Borders’s homegrown origins destined it to always be the scrappy underdog to larger competitors, and in ways benefitted from that position. The fact that we weren’t the biggest or most business-savvy made us the “serious” bookseller, one that focused on the books instead of the bottom line. Our customers perceived that we became who we were through sheer passion and grit. Even if that wasn’t entirely true, it gave us an extra air of legitimacy. This same company personality trait ultimately caused our downfall. We were late to the game in important areas (online retail being the most prominent example), and were quick to rush into others that we just weren’t ready to handle (international expansion!). In the end, we were too many smaller companies and computer systems strapped together in haste, and no significant change could be made without it adversely affecting the way hundreds of other bits worked.

We were too small, too locally-based, to get as big as we were. And once we did, the CEO shuffle began. A company that large – scratch that, because now we were a *corporation* -- needed a worldly CEO, a real business leader, and we had plenty of those. It’s just that none of them until Mike Edwards (our last), knew how to sell books. In fact, it’s quite clear that some of them didn’t realize there was a difference between books and any other product – one in particular all but announced his ignorance of pop culture by referencing someone named “Britley Spears” three times during an all-hands meeting. But by the time Mr. Edwards came around, there was too much damage control to be done to afford him time to get us back to our core goal, which was to pass on the love of books, one customer and one transaction at a time.

Part of the problem was industry-wide blindness, as well. The proliferation of the Internet in the late ‘90s caused a dip in sales of books that contained information that could be more easily obtained, and be more up to date, on the Internet itself. So what was the first to go? Computer books and travel guides. It was a slow decline, but eventually even sales general non-fiction titles, as well as the high-end university press stuff and textbooks, which had been our high-margin bread and butter, dropped away. I don’t think it’s going to stop there, either. I don’t see physical books containing anything other than fiction within the next ten years. You can look up what you need for free, instead of paying $12 for a paperback written last year that might not have anything else to offer. And even when it comes to novels, folks are crossing over in droves when they realize that ebooks are a faster and ultimately cheaper way to read for fun. I think the collapse of the big bookstore is inevitable, and believe Mike Edwards when he said that Barnes and Noble will be facing a similar situation to ours sooner rather than later.

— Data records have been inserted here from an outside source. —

Context: an optimization exercise on an open-source flow, tuned for small area. The choices shown serve that exercise and are no tape-out recipe.
Only simulation tests tie the RTL to the original design; equivalence was not proved.
Power is estimated from default activity; no workload was simulated.

==> flow/config.mk <==
export PLATFORM = sky130hd
export DESIGN_NAME = all_mod
export DESIGN_NICKNAME = all_mod
export VERILOG_FILES = /design/flow/design.v
export SDC_FILE = /design/flow/constraint.sdc
export NUM_CORES = 4
export LEC_CHECK = 0
export CAP_MARGIN = 20
export CORE_MARGIN = 2
export CORE_UTILIZATION = 40
export CTS_BUF_LIST = sky130_fd_sc_hd__clkbuf_16
export CTS_CLUSTER_DIAMETER = 100
export CTS_CLUSTER_SIZE = 26
export PLACE_DENSITY = 0.75
export SLEW_MARGIN = 20
==> flow/constraint.sdc <==
create_clock -name core_clock -period 10.0 [get_ports {clk}]
set_input_delay 2.0000 -clock core_clock [delete_from_list [all_inputs] [get_ports {clk}]]
set_output_delay 2.0000 -clock core_clock [all_outputs]
set_load 0.01 [all_outputs]
==> flow/design.v <==
`timescale 1ns/1ps
module regs_uart (
    input  logic       clk,
    input  logic       rst,
    input  logic       wr_i,
    input  logic       rd_i,
    input  logic       rx_fifo_empty_i,
    input  logic       rx_oe,
    input  logic       rx_pe,
    input  logic       rx_fe,
    input  logic [7:0] rx_fifo_in,
    input  logic [2:0] addr_i,
    input  logic [7:0] din_i,
    output logic       tx_push_o,
    output logic       rx_pop_o,
    output logic       baud_out,
    output logic       baud_d,
    output logic       fifo_en,
    output logic [7:0] lcr,
    output logic [7:0] dout_o
);
    logic dlab;
    assign dlab = lcr[7];
    logic a0, a1, a2, a3, a5, a7;
    assign a0 = (addr_i == 3'd0);
    assign a1 = (addr_i == 3'd1);
    assign a2 = (addr_i == 3'd2);
    assign a3 = (addr_i == 3'd3);
    assign a5 = (addr_i == 3'd5);
    assign a7 = (addr_i == 3'd7);
    assign tx_push_o = wr_i & a0 & ~dlab;
    assign rx_pop_o  = rd_i & a0 & ~dlab;
    logic [7:0] rx_data;
    always_ff @(posedge clk) if (rx_pop_o | rst) rx_data <= rx_fifo_in;
    logic wr_dlsb, wr_dmsb;
    assign wr_dlsb = wr_i & a0 & dlab;
    assign wr_dmsb = wr_i & a1 & dlab;
    logic [7:0] din_r;       
    assign din_r = din_i & {8{~rst}};
    logic [7:0] dlsb, dmsb;
    always_ff @(posedge clk) if (wr_dlsb | rst) dlsb <= din_r;
    always_ff @(posedge clk) if (wr_dmsb | rst) dmsb <= din_r;
    logic dl_updated;
    always_ff @(posedge clk) dl_updated <= wr_dlsb | wr_dmsb;
    logic [15:0] baud_counter;
    logic        bc_zero;
    assign bc_zero = (baud_counter == 16'd0);
    always_ff @(posedge clk, posedge rst) begin
        if (rst)                         baud_counter <= '0;
        else if (dl_updated | bc_zero)   baud_counter <= {dmsb, dlsb};
        else                             baud_counter <= baud_counter - 16'd1;
    end
    always_ff @(posedge clk, posedge rst) begin
        if (rst) baud_out <= 1'b0;
        else     baud_out <= (|{dmsb, dlsb}) & bc_zero;
    end
    always_ff @(posedge clk) baud_d <= baud_out;
    always_ff @(posedge clk) if (wr_i & a2 | rst) fifo_en <= din_r[0];
    always_ff @(posedge clk) if (wr_i & a3 | rst) lcr <= din_r;
    logic [7:0] lcr_temp;
    always_ff @(posedge clk, posedge rst) begin
        if (rst)             lcr_temp <= '0;
        else if (rd_i & a3)  lcr_temp <= lcr;
    end
    logic lsr_dr, lsr_oe;
    always_ff @(posedge clk) begin
        lsr_dr <= ~rx_fifo_empty_i;
        lsr_oe <= rx_oe;
    end
    logic [4:0] lsr_temp;    
    always_ff @(posedge clk, posedge rst) begin
        if (rst)             lsr_temp <= '0;
        else if (rd_i & a5)  lsr_temp <= {1'b1, rx_fe, rx_pe, lsr_oe, lsr_dr};
    end
    logic [7:0] scr, scr_temp;
    always_ff @(posedge clk) if (wr_i & a7 | rst) scr <= din_r;
    always_ff @(posedge clk, posedge rst) begin
        if (rst)             scr_temp <= '0;
        else if (rd_i & a7)  scr_temp <= scr;
    end
    always_ff @(posedge clk, posedge rst) begin
        if (rst) dout_o <= '0;
        else case (addr_i)
            3'd0:    dout_o <= dlab ? dlsb : rx_data;
            3'd1:    dout_o <= dlab ? dmsb : 8'h00;
            3'd3:    dout_o <= lcr_temp;
            3'd5:    dout_o <= {1'b0, lsr_temp[4], lsr_temp[4], 1'b0, lsr_temp[3:0]};
            3'd7:    dout_o <= scr_temp;
            default: dout_o <= 8'h00;
        endcase
    end
endmodule
`timescale 1ns/1ps
module fifo_top #(
    parameter bit ZERO_HEAD = 1'b0    
) (
    input  logic       clk,
    input  logic       rst,
    input  logic       en,
    input  logic       push_in,
    input  logic       pop_in,
    input  logic [7:0] din,
    output logic [7:0] dout,
    output logic       empty,
    output logic       overrun
);
    logic [7:0] s [15];
    logic [3:0] n;
    logic       nonempty, full_t;
    logic push, pop;
    assign push = push_in & ~full_t;
    assign pop  = pop_in & nonempty;
    always_ff @(posedge clk) begin
        if (push) begin
            s[0] <= din;
            for (int i = 1; i < 15; i++) s[i] <= s[i-1];
        end
    end
    always_ff @(posedge clk, posedge rst) begin
        if (rst) begin
            n        <= 4'd0;
            nonempty <= 1'b0;
            full_t   <= 1'b0;
        end else begin
            case ({push, pop})
                2'b10: begin
                    n        <= n + 4'd1;
                    nonempty <= 1'b1;
                    full_t   <= (n == 4'd14) | ~en;
                end
                2'b01: begin
                    n        <= n - 4'd1;
                    nonempty <= (n != 4'd1) & en;
                    full_t   <= 1'b0;
                end
                default: ;
            endcase
        end
    end
    always_comb begin
        case (n)
            4'd1: dout = s[0];   4'd2: dout = s[1];   4'd3: dout = s[2];   4'd4: dout = s[3];
            4'd5: dout = s[4];   4'd6: dout = s[5];   4'd7: dout = s[6];   4'd8: dout = s[7];
            4'd9: dout = s[8];   4'd10: dout = s[9];  4'd11: dout = s[10]; 4'd12: dout = s[11];
            4'd13: dout = s[12]; 4'd14: dout = s[13]; 4'd15: dout = s[14];
            default: dout = ZERO_HEAD ? 8'h00 : s[0];
        endcase
    end
    always_ff @(posedge clk, posedge rst) begin
        if (rst) overrun <= 1'b0;
        else     overrun <= push_in & full_t;
    end
    assign empty = ~nonempty;
endmodule
module fifo_tx (
    input  logic       clk,
    input  logic       rst,
    input  logic       en,
    input  logic       push_in,
    input  logic       pop_in,
    input  logic [7:0] din,
    output logic [7:0] dout,
    output logic       empty
);
    logic [3:0] n;               
    logic       nonempty, full_t;
    logic push, pop;
    assign push = push_in & ~full_t;
    assign pop  = pop_in & nonempty;
    always_ff @(posedge clk, posedge rst) begin
        if (rst) begin
            n        <= 4'd0;
            nonempty <= 1'b0;
            full_t   <= 1'b0;
        end else begin
            case ({push, pop})
                2'b10: begin
                    n        <= n + 4'd1;
                    nonempty <= 1'b1;
                    full_t   <= (n == 4'd14) | ~en;
                end
                2'b01: begin
                    n        <= n - 4'd1;
                    nonempty <= (n != 4'd1) & en;
                    full_t   <= 1'b0;
                end
                default: ;
            endcase
        end
    end
    assign empty = ~nonempty;
    logic [7:0] h;
    logic       hv;
    logic [7:0] c [14];
    logic [13:0] v;
    logic direct, pc;
    assign direct = push & ((n == 4'd0) | ((n == 4'd1) & pop));
    assign pc     = push & ~direct;
    logic [13:0] m;
    always_comb begin
        m[13] = v[13] & (~hv | pop);
        for (int i = 12; i >= 0; i--)
            m[i] = v[i] & (~v[i+1] | m[i+1]);
    end
    always_ff @(posedge clk, posedge rst) begin
        if (rst) begin
            v  <= '0;
            hv <= 1'b0;
        end else begin
            v[0] <= pc | (v[0] & ~m[0]);
            for (int i = 1; i < 14; i++)
                v[i] <= m[i-1] | (v[i] & ~m[i]);
            hv <= direct | m[13] | (hv & ~pop);
        end
    end
    always_ff @(posedge clk) begin
        if (pc) c[0] <= din;
        for (int i = 1; i < 14; i++)
            if (m[i-1]) c[i] <= c[i-1];
        if (direct)     h <= din;
        else if (m[13]) h <= c[13];
    end
    assign dout = h;
endmodule
`timescale 1ns / 1ps
module uart_tx_top (
    input  logic       clk,
    input  logic       rst,
    input  logic       baud_pulse,
    input  logic       baud_d,        
    input  logic       thre,
    input  logic       set_break,
    input  logic       sticky_parity,
    input  logic       eps,
    input  logic       pen,
    input  logic       stb,
    input  logic [1:0] wls,
    input  logic [7:0] din,
    output logic       pop,
    output logic       tx
);
    localparam STATE_IDLE = 2'b00;
    localparam STATE_STRT = 2'b01;
    localparam STATE_TRAN = 2'b10;
    localparam STATE_PARI = 2'b11;
    logic [1:0] state_reg;
    logic [4:0] count;
    logic [2:0] bit_count;
    logic [7:0] shift_reg;
    logic       d_parity, parity_out;
    logic cz, bz, start;
    assign cz    = (count == 5'd0);
    assign bz    = (bit_count == 3'd0);
    assign start = ~thre & cz;
    logic [4:0] stop_len;
    assign stop_len = ~stb ? 5'd15 : (wls == 2'b00) ? 5'd23 : 5'd31;
    always_ff @(posedge clk) begin
        if (rst) state_reg <= STATE_IDLE;
        else if (baud_pulse) begin
            case (state_reg)
                STATE_IDLE: if (start)       state_reg <= STATE_STRT;
                STATE_STRT: if (cz)          state_reg <= STATE_TRAN;
                STATE_TRAN: if (bz & cz)     state_reg <= pen ? STATE_PARI : STATE_IDLE;
                STATE_PARI: if (cz)          state_reg <= STATE_IDLE;
            endcase
        end
    end
    always_ff @(posedge clk, posedge rst) begin
        if (rst) count <= '0;
        else if (baud_pulse) begin
            if (!cz)                                            count <= count - 5'd1;
            else if (state_reg == STATE_PARI ||
                     (state_reg == STATE_TRAN && bz && !pen))   count <= stop_len;
            else                                                count <= 5'd15;
        end
    end
    always_ff @(posedge clk) begin
        if (baud_pulse) begin
            case (state_reg)
                STATE_IDLE: if (start)     bit_count <= {1'b1, wls};
                STATE_TRAN: if (!bz & cz)  bit_count <= bit_count - 3'd1;
                default: ;
            endcase
        end
    end
    always_ff @(posedge clk) begin
        if (baud_pulse) begin
            case (state_reg)
                STATE_IDLE: if (start)     shift_reg <= din;
                STATE_STRT: if (cz)        shift_reg <= shift_reg >> 1;
                STATE_TRAN: if (!bz & cz)  shift_reg <= shift_reg >> 1;
                default: ;
            endcase
        end
    end
    always_ff @(posedge clk) begin
        if (baud_pulse && state_reg == STATE_STRT)
            case (wls)
                2'b00: d_parity <= ^shift_reg[4:0];
                2'b01: d_parity <= ^shift_reg[5:0];
                2'b10: d_parity <= ^shift_reg[6:0];
                2'b11: d_parity <= ^shift_reg[7:0];
            endcase
    end
    always_ff @(posedge clk) begin
        if (baud_pulse && state_reg == STATE_TRAN)
            parity_out <= sticky_parity ? ~eps : (d_parity ^ ~eps);
    end
    assign pop = baud_d & (state_reg == STATE_STRT) & (count == 5'd15);
    logic tx_data;
    always_comb begin
        tx_data  = tx;
        if (baud_pulse) begin
            case (state_reg)
                STATE_IDLE: if (start) tx_data = 1'b0;
                STATE_STRT: if (cz) tx_data = shift_reg[0];
                STATE_TRAN: if (cz) tx_data = !bz ? shift_reg[0] : pen ? parity_out : 1'b1;
                STATE_PARI: if (cz) tx_data = 1'b1;
            endcase
        end
    end
    always_ff @(posedge clk, posedge rst) begin
        if (rst) tx <= 1'b1;
        else     tx <= tx_data & ~set_break;
    end
endmodule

Okay, so the upper management for the most part was a mess. So what did we do right, down at the personal level? Well, we were able to feed the fire of passionate readers (yes, I know it’s a bad metaphor, but I can’t think of one more apt). We were one of those rare companies that the customer felt was “on their side”, not only providing them with what they wanted, but validating them because we loved it too. And all business operations aside, the people who decided what books to put where, how to arrange and display them, and those that were out on the floor selling them, hardly ever did so without a strong opinion about the product they were working with, good or bad. They knew their stuff, they knew the industry, and lived for it.

What I take heart in, now that Borders is over, is the knowledge that the people who worked there, along with their collective love of the printed word, have been dispersed into the general population. Those good people aren’t going to stop wanting to put the books/music/movies they love into the hands of everyone around them. If you’re lucky enough to have one of them in your circle of friends, you can rest easy in the knowledge that you’re going to have at least one person you can count on to not let a great -- maybe obscure -- work that just might become your favorite pass by unnoticed. In a world of constant information barrage, when you just have to accept that you’re not going to be able to sample 90% of pop culture because it just goes flying by so fast, that’s the most valuable commodity you can have.